▶ _Task data_
[src/hdl/window_defs.svh]
`ifndef WINDOW_DEFS_SVH
`define WINDOW_DEFS_SVH

////////////////////
// Image geometry
`define IMG_WIDTH      8
`define IMG_HEIGHT     6
`define PIXEL_W        8
`define PIX_ADDR_W     $clog2(`IMG_WIDTH * `IMG_HEIGHT)

// First column that completes a 3x3 window
`define COL_THRESHOLD  2

////////////////////
// APB register map
`define APB_ADDR_W     12
`define REG_CTRL       12'h000
`define REG_STATUS     12'h004
`define REG_COUNT      12'h008
`define PIX_BASE       12'h400

`endif

[src/hdl/window_pkg.sv]
`default_nettype none

`include "window_defs.svh"

package window_pkg;

    typedef logic [`PIXEL_W-1:0] pixel_t;

    // Row 0 is the oldest row, column 0 the oldest column
    typedef struct packed {
        pixel_t p00;
        pixel_t p01;
        pixel_t p02;
        pixel_t p10;
        pixel_t p11;
        pixel_t p12;
        pixel_t p20;
        pixel_t p21;
        pixel_t p22;
    } window_t;

    typedef struct packed {
        logic                   psel;
        logic                   penable;
        logic                   pwrite;
        logic [`APB_ADDR_W-1:0] paddr;
        logic [31:0]            pwdata;
    } apb_req_t;

    typedef struct packed {
        logic [31:0] prdata;
        logic        pready;
        logic        pslverr;
    } apb_rsp_t;

    typedef enum logic [2:0] {
        IDLE       = 3'b000,
        START      = 3'b001,
        START_COL  = 3'b010,
        COL_OUT    = 3'b011,
        END_COL    = 3'b100,
        END_COL_2  = 3'b101,
        FINISH_ALL = 3'b110,
        DONE       = 3'b111
    } win_state_e;

    typedef struct packed {
        logic row_eq_max;
        logic col_eq_max;
        logic col_ge_threshold;
    } scan_flags_t;

endpackage

`default_nettype wire

[src/hdl/apb_window_regs.sv]
`default_nettype none

`include "window_defs.svh"

module apb_window_regs import window_pkg::*; (
    input  wire logic                   clk,
    input  wire logic                   rst_n,
    input  wire apb_req_t               apb_req,
    output apb_rsp_t                    apb_rsp,
    input  wire logic                   busy,
    input  wire logic                   frame_end,
    input  wire logic                   win_valid,
    output logic                        start,
    output logic                        pix_we,
    output logic [`PIX_ADDR_W-1:0]      pix_addr,
    output pixel_t                      pix_wdata
);

    logic                   access;
    logic                   wr_access;
    logic                   rd_access;
    logic                   pix_sel;
    logic                   pix_in_range;
    logic [`APB_ADDR_W-1:0] pix_offset;
    logic                   frame_done;
    logic [15:0]            win_count;

    ////////////////////
    // Access decode

    assign access    = apb_req.psel & apb_req.penable;  // Access phase only
    assign wr_access = access & apb_req.pwrite;
    assign rd_access = access & ~apb_req.pwrite;

    assign pix_offset   = apb_req.paddr - `PIX_BASE;
    assign pix_sel      = (apb_req.paddr >= `PIX_BASE);
    assign pix_in_range = (pix_offset[`APB_ADDR_W-1:2] < `IMG_WIDTH * `IMG_HEIGHT);

    // One pixel per 32-bit word, low byte lanes carry the data
    assign pix_we    = wr_access & pix_sel & pix_in_range & ~busy;
    assign pix_addr  = pix_offset[`PIX_ADDR_W+1:2];
    assign pix_wdata = apb_req.pwdata[`PIXEL_W-1:0];

    assign start = wr_access & (apb_req.paddr == `REG_CTRL) & apb_req.pwdata[0] & ~busy;

    ////////////////////
    // Status and count

    always_ff @(posedge clk) begin
        if (!rst_n) begin
            frame_done <= 1'b0;
        end else if (frame_end) begin
            frame_done <= 1'b1;  // Set wins over a clearing read
        end else if (rd_access && apb_req.paddr == `REG_STATUS) begin
            frame_done <= 1'b0;
        end
    end

    always_ff @(posedge clk) begin
        if (!rst_n) begin
            win_count <= '0;
        end else if (start) begin
            win_count <= '0;
        end else if (win_valid) begin
            win_count <= win_count + 16'd1;
        end
    end

    ////////////////////
    // Response

    always_comb begin
        apb_rsp.prdata  = '0;
        apb_rsp.pready  = 1'b1;  // No wait states
        apb_rsp.pslverr = wr_access & pix_sel & busy;  // Frame store is locked while scanning
        if (rd_access) begin
            case (apb_req.paddr)
                `REG_STATUS: apb_rsp.prdata = {30'b0, frame_done, busy};
                `REG_COUNT:  apb_rsp.prdata = {16'b0, win_count};
                default:     apb_rsp.prdata = '0;
            endcase
        end
    end

endmodule

`default_nettype wire

[src/hdl/frame_store.sv]
`default_nettype none

`include "window_defs.svh"

module frame_store import window_pkg::*; (
    input  wire logic                   clk,
    input  wire logic                   we,
    input  wire logic [`PIX_ADDR_W-1:0] wr_addr,
    input  wire pixel_t                 wr_data,
    input  wire logic [`PIX_ADDR_W-1:0] rd_addr,
    output pixel_t                      rd_data
);

    localparam int DEPTH = `IMG_WIDTH * `IMG_HEIGHT;

    pixel_t mem [DEPTH];

    ////////////////////
    // Host write port

    always_ff @(posedge clk) begin
        if (we) begin
            mem[wr_addr] <= wr_data;
        end
    end

    ////////////////////
    // Scan read port

    // One cycle of read latency, matched by the window builder
    always_ff @(posedge clk) begin
        rd_data <= mem[rd_addr];
    end

endmodule

`default_nettype wire

[src/hdl/line_buffer_window.sv]
`default_nettype none

`include "window_defs.svh"

module line_buffer_window import window_pkg::*; (
    input  wire logic   clk,
    input  wire logic   rst_n,
    input  wire logic   start,
    input  wire pixel_t pixel_in,
    input  wire logic   shift_en,
    input  wire logic   row_valid,
    output window_t     win,
    output logic        win_valid
);

    logic   shift_q;
    pixel_t line_0 [`IMG_WIDTH];  // Row above the current one
    pixel_t line_1 [`IMG_WIDTH];  // Two rows above
    pixel_t up_1;
    pixel_t up_2;

    assign up_1 = line_0[`IMG_WIDTH-1];
    assign up_2 = line_1[`IMG_WIDTH-1];

    ////////////////////
    // Input stage

    // The scan enable is delayed once to meet the registered memory read
    always_ff @(posedge clk) begin
        if (!rst_n) begin
            shift_q   <= 1'b0;
            win_valid <= 1'b0;
        end else begin
            shift_q   <= shift_en;
            win_valid <= shift_q & row_valid;
        end
    end

    ////////////////////
    // Line buffers

    always_ff @(posedge clk) begin
        if (start) begin
            for (int i = 0; i < `IMG_WIDTH; i++) begin
                line_0[i] <= '0;  // Rows above the image read as zero
                line_1[i] <= '0;
            end
        end else if (shift_q) begin
            line_0[0] <= pixel_in;
            line_1[0] <= up_1;
            for (int i = 1; i < `IMG_WIDTH; i++) begin
                line_0[i] <= line_0[i-1];
                line_1[i] <= line_1[i-1];
            end
        end
    end

    ////////////////////
    // Window array

    // New column enters on the right, oldest column drops off the left
    always_ff @(posedge clk) begin
        if (shift_q) begin
            win.p00 <= win.p01;
            win.p01 <= win.p02;
            win.p02 <= up_2;
            win.p10 <= win.p11;
            win.p11 <= win.p12;
            win.p12 <= up_1;
            win.p20 <= win.p21;
            win.p21 <= win.p22;
            win.p22 <= pixel_in;
        end
    end

endmodule

`default_nettype wire

[src/hdl/pixel_scan_counter.sv]
`default_nettype none

`include "window_defs.svh"

module pixel_scan_counter import window_pkg::*; (
    input  wire logic                   clk,
    input  wire logic                   rst_n,
    input  wire logic                   start,
    input  wire logic                   count_en,
    output logic [`PIX_ADDR_W-1:0]      rd_addr,
    output scan_flags_t                 flags
);

    localparam int COL_W = $clog2(`IMG_WIDTH);
    localparam int ROW_W = $clog2(`IMG_HEIGHT + 1);  // Must reach IMG_HEIGHT

    logic [COL_W-1:0] col;
    logic [ROW_W-1:0] row;

    ////////////////////
    // Raster counters

    always_ff @(posedge clk) begin
        if (!rst_n) begin
            col <= '0;
            row <= '0;
        end else if (start) begin
            col <= '0;
            row <= '0;
        end else if (count_en) begin
            if (col == COL_W'(`IMG_WIDTH - 1)) begin
                col <= '0;
                row <= row + 1'b1;
            end else begin
                col <= col + 1'b1;
            end
        end
    end

    assign rd_addr = `PIX_ADDR_W'(row * `IMG_WIDTH + col);

    ////////////////////
    // Controller flags

    assign flags.row_eq_max       = (row == ROW_W'(`IMG_HEIGHT));  // Past the last row
    assign flags.col_eq_max       = (col == COL_W'(`IMG_WIDTH - 1));
    assign flags.col_ge_threshold = (col >= COL_W'(`COL_THRESHOLD));

endmodule

`default_nettype wire

[src/hdl/window_controller.sv]
`default_nettype none

module window_controller import window_pkg::*; (
    input  wire logic        clk,
    input  wire logic        rst_n,
    input  wire logic        start,
    input  wire scan_flags_t flags,
    output logic             count_en,
    output logic             row_valid,
    output logic             frame_end,
    output logic             busy
);

    win_state_e state;
    win_state_e next_state;

    always_ff @(posedge clk) begin
        if (!rst_n) begin
            state <= IDLE;
        end else begin
            state <= next_state;
        end
    end

    ////////////////////
    // Next state

    always_comb begin
        next_state = state;
        case (state)
            IDLE:       next_state = start ? START : IDLE;
            START:      next_state = START_COL;
            START_COL: begin
                if (flags.row_eq_max) begin
                    next_state = FINISH_ALL;
                end else if (flags.col_ge_threshold) begin
                    next_state = COL_OUT;  // Column 2 address is issued now
                end
            end
            COL_OUT: begin
                if (flags.row_eq_max) begin
                    next_state = FINISH_ALL;
                end else if (flags.col_eq_max) begin
                    next_state = END_COL;
                end
            end
            END_COL:    next_state = flags.row_eq_max ? FINISH_ALL : END_COL_2;
            END_COL_2:  next_state = flags.row_eq_max ? FINISH_ALL : START_COL;
            FINISH_ALL: next_state = DONE;
            DONE:       next_state = IDLE;
            default:    next_state = IDLE;
        endcase
    end

    ////////////////////
    // Outputs

    always_comb begin
        count_en  = 1'b0;
        row_valid = 1'b0;
        frame_end = 1'b0;
        case (state)
            START_COL: count_en = 1'b1;
            COL_OUT: begin
                count_en  = 1'b1;
                row_valid = 1'b1;
            end
            END_COL:    row_valid = 1'b1;  // Covers the pixel of the last column
            FINISH_ALL: frame_end = 1'b1;
            default: begin
                count_en  = 1'b0;
                row_valid = 1'b0;
                frame_end = 1'b0;
            end
        endcase
    end

    assign busy = (state != IDLE);

endmodule

`default_nettype wire

[src/hdl/window_top.sv]
`default_nettype none

`include "window_defs.svh"

module window_top import window_pkg::*; (
    input  wire logic     clk,
    input  wire logic     rst_n,
    input  wire apb_req_t apb_req,
    output apb_rsp_t      apb_rsp,
    output window_t       win,
    output logic          win_valid,
    output logic          frame_irq
);

    logic                   start;
    logic                   busy;
    logic                   frame_end;
    logic                   pix_we;
    logic [`PIX_ADDR_W-1:0] pix_addr;
    pixel_t                 pix_wdata;
    logic [`PIX_ADDR_W-1:0] rd_addr;
    pixel_t                 rd_pixel;
    scan_flags_t            scan_flags;
    logic                   count_en;
    logic                   row_valid;

    ////////////////////
    // Host side

    apb_window_regs u_apb_regs (
        .clk       (clk),
        .rst_n     (rst_n),
        .apb_req   (apb_req),
        .apb_rsp   (apb_rsp),
        .busy      (busy),
        .frame_end (frame_end),
        .win_valid (win_valid),
        .start     (start),
        .pix_we    (pix_we),
        .pix_addr  (pix_addr),
        .pix_wdata (pix_wdata)
    );

    frame_store u_frame_store (
        .clk     (clk),
        .we      (pix_we),
        .wr_addr (pix_addr),
        .wr_data (pix_wdata),
        .rd_addr (rd_addr),
        .rd_data (rd_pixel)
    );

    ////////////////////
    // Scan side

    pixel_scan_counter u_scan (
        .clk      (clk),
        .rst_n    (rst_n),
        .start    (start),
        .count_en (count_en),
        .rd_addr  (rd_addr),
        .flags    (scan_flags)
    );

    window_controller u_ctrl (
        .clk       (clk),
        .rst_n     (rst_n),
        .start     (start),
        .flags     (scan_flags),
        .count_en  (count_en),
        .row_valid (row_valid),
        .frame_end (frame_end),
        .busy      (busy)
    );

    line_buffer_window u_window (
        .clk       (clk),
        .rst_n     (rst_n),
        .start     (start),
        .pixel_in  (rd_pixel),
        .shift_en  (count_en),  // Delayed inside to match the read latency
        .row_valid (row_valid),
        .win       (win),
        .win_valid (win_valid)
    );

    assign frame_irq = frame_end;

endmodule

`default_nettype wire

[config.mk]
export PLATFORM = sky130hd
export DESIGN_NAME = window_top
export DESIGN_NICKNAME = d
export VERILOG_FILES = /design/src/hdl/window_pkg.sv /design/src/hdl/apb_window_regs.sv /design/src/hdl/frame_store.sv /design/src/hdl/line_buffer_window.sv /design/src/hdl/pixel_scan_counter.sv /design/src/hdl/window_controller.sv /design/src/hdl/window_top.sv
export VERILOG_INCLUDE_DIRS = /design/src /design/src/hdl
export SDC_FILE = /design/constraint.sdc
export NUM_CORES = 1
export LEC_CHECK = 0
export BUFFER_PORTS_ARGS = -buffer_cell sky130_fd_sc_hd__buf_2
export CAP_MARGIN = 40
export CORE_MARGIN = 10
export CORE_UTILIZATION = 60
export CTS_CLUSTER_SIZE = 10
export DETAILED_ROUTE_END_ITERATION = 16
export PLACE_DENSITY = 0.9
export SETUP_SLACK_MARGIN = 0.2
export SKIP_LAST_GASP = 1
export SYNTH_ARGS = -nofsm -noshare
export SYNTH_HDL_FRONTEND = slang
export SYNTH_SLANG_ARGS = --single-unit
[constraint.sdc]
create_clock -name clk -period 10.4 [get_ports clk]
set_input_delay 2.08 -clock clk [delete_from_list [all_inputs] [get_ports clk]]
set_output_delay 2.08 -clock clk [all_outputs]
set_load 0.05 [all_outputs]
Yosys cells after proc, flatten, opt, wreduce, memory -nomap -nowiden
Memory sizes are Yosys's and may differ from the RTL's. A register that Yosys moved wholly into a read port is not among the register bits. Index checks and enable logic that the tools add are counted.

Memory bits (read-only): 0. Bits in latches: 0. Logic and storage cells: 118. Memories: 3. Bits in writable memories: 512. Output and inout bits: 108. Bits in registers: 92.

Bitwise gates (word level): 30. Multipliers: 0. Add/subtract/negate cells: 5. Reductions and logical operators: 10. Magnitude comparators: 3. Eq/ne operators: 13. Muxes and demuxes: 39. Shifts and indexed selects: 0. Div/mod/pow operators: 0.

Memory list: u_frame_store.mem (depth 48, bits a word 8, read ports 1, clocked after memory_dff 1, wr ports 1, line frame_store.sv:16) `pixel_t mem [DEPTH];`; u_window.line_0 (depth 8, bits a word 8, read ports 8, clocked after memory_dff 0, wr ports 8, line line_buffer_window.sv:17) `` pixel_t line_0 [`IMG_WIDTH]; ``; u_window.line_1 (depth 8, bits a word 8, read ports 8, clocked after memory_dff 1, wr ports 8, line line_buffer_window.sv:18) `` pixel_t line_1 [`IMG_WIDTH]; ``.

Operators by type and width (count): $mux W8 (16); $mux W32 (1); $pmux W16 S2 (1); $pmux W3 S8 (1); $eq A3 B3 Y1 const B (6); $mux W3 (6); $add A16 B1 Y16 const B (1); $or A1 B1 Y1 (16); $mux W1 (13); $eq A12 B3 Y1 const B (1); $eq A12 B4 Y1 const B (1); $ge A12 B11 Y1 const B (1); $logic_not A12 Y1 (1); $sub A12 B11 Y12 const B (1); $and A1 B1 Y1 (11); $lt A10 B6 Y1 const B (1); $add A3 B1 Y3 const B (2); $add A6 B3 Y6 (1); $eq A3 B2 Y1 const B (2); $ne A3 B2 Y1 const B (2); $reduce_or A2 Y1 (3); $reduce_and A2 Y1 (2); $eq A3 B1 Y1 const B (1); $ge A3 B2 Y1 const B (1); other kinds (6) (8).

Depth between registers and ports, before layout
Word-level depth: 8. Depth in mapped cells: 8.

Modules after synthesis
From an unflattened synthesis, not the netlist that was laid out.

Cell total of the unflattened synthesis: 1364. Area total of the unflattened synthesis: 24422.2 um2.

Modules (own cells, without submodules): frame_store (cells each 793, seq. area each 11691.2 um2, area each 15349.7 um2, times used 1); line_buffer_window (cells each 357, seq. area each 6045.8 um2, area each 7265.7 um2, times used 1); apb_window_regs (cells each 149, seq. area each 340.3 um2, area each 1202.4 um2, times used 1); pixel_scan_counter (cells each 33, seq. area each 120.1 um2, area each 340.3 um2, times used 1); window_controller (cells each 32, seq. area each 60.1 um2, area each 264.0 um2, times used 1).

Worst setup path before layout
No wires, ideal clock.

Path type: input to output. Start: input port apb_req[37] in the netlist's numbering. End: output port apb_rsp[2] in the netlist's numbering. Data arrival time: 3877 ps. Path slack: 4443 ps. Path buffers: 1. Required time: 8320 ps. Stages on the path: 5. Path through: clkbuf_1 nor3_1 nand4_1 nand2b_1 o21ai_0.

RTL lines: from (decl) (line window_top.sv:8) `input wire apb_req_t apb_req,`; to (decl) (line window_top.sv:9) `output apb_rsp_t apb_rsp,`.
$ cat src/verilog/fetch_bus_pkg.sv
////////////////////
// fetch bus types
// address, instruction word and prefetch count widths
////////////////////

package fetch_bus_pkg;

  // byte address on the instruction bus
  typedef logic [31:0] addr_t;

  // one 32-bit instruction word
  typedef logic [31:0] instr_t;

  // occupancy and free slots of the prefetch buffer
  // three bits cover depths up to 7
  typedef logic [2:0] fifo_cnt_t;

  ////////////////////
  // constants
  ////////////////////

  // low byte of the boot fetch address
  // the boot region itself is 256-byte aligned
  localparam logic [7:0] BootOffset = 8'h80;

  // sequential pc step, no compressed instructions
  localparam addr_t WordBytes = 32'd4;

endpackage

$ cat src/verilog/fetch_ctrl_pkg.sv
////////////////////
// fetch control types
// redirect select encodings and the vectored interrupt cause
////////////////////

package fetch_ctrl_pkg;

  ////////////////////
  // redirect select
  ////////////////////

  // source of the next fetch address on a redirect
  typedef enum logic [2:0] {
    PC_BOOT = 3'd0,
    PC_JUMP = 3'd1,
    PC_EXC  = 3'd2,
    PC_ERET = 3'd3,
    PC_DRET = 3'd4
  } pc_sel_e;

  // which vector PC_EXC resolves to
  typedef enum logic [1:0] {
    EXC_PC_EXC = 2'd0,
    EXC_PC_IRQ = 2'd1,
    EXC_PC_DBG = 2'd2
  } exc_pc_sel_e;

  ////////////////////
  // cause fields
  ////////////////////

  // interrupt number, selects the slot in a vectored mtvec table
  typedef logic [4:0] irq_cause_t;

endpackage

▶ _What to produce_
All that is needed is the opening run of the data, given again exactly: please include every line from the first through the line with "pixel_t p02;", both ends kept.

▶ _Answer section_
[src/hdl/window_defs.svh]
`ifndef WINDOW_DEFS_SVH
`define WINDOW_DEFS_SVH

////////////////////
// Image geometry
`define IMG_WIDTH      8
`define IMG_HEIGHT     6
`define PIXEL_W        8
`define PIX_ADDR_W     $clog2(`IMG_WIDTH * `IMG_HEIGHT)

// First column that completes a 3x3 window
`define COL_THRESHOLD  2

////////////////////
// APB register map
`define APB_ADDR_W     12
`define REG_CTRL       12'h000
`define REG_STATUS     12'h004
`define REG_COUNT      12'h008
`define PIX_BASE       12'h400

`endif

[src/hdl/window_pkg.sv]
`default_nettype none

`include "window_defs.svh"

package window_pkg;

    typedef logic [`PIXEL_W-1:0] pixel_t;

    // Row 0 is the oldest row, column 0 the oldest column
    typedef struct packed {
        pixel_t p00;
        pixel_t p01;
        pixel_t p02;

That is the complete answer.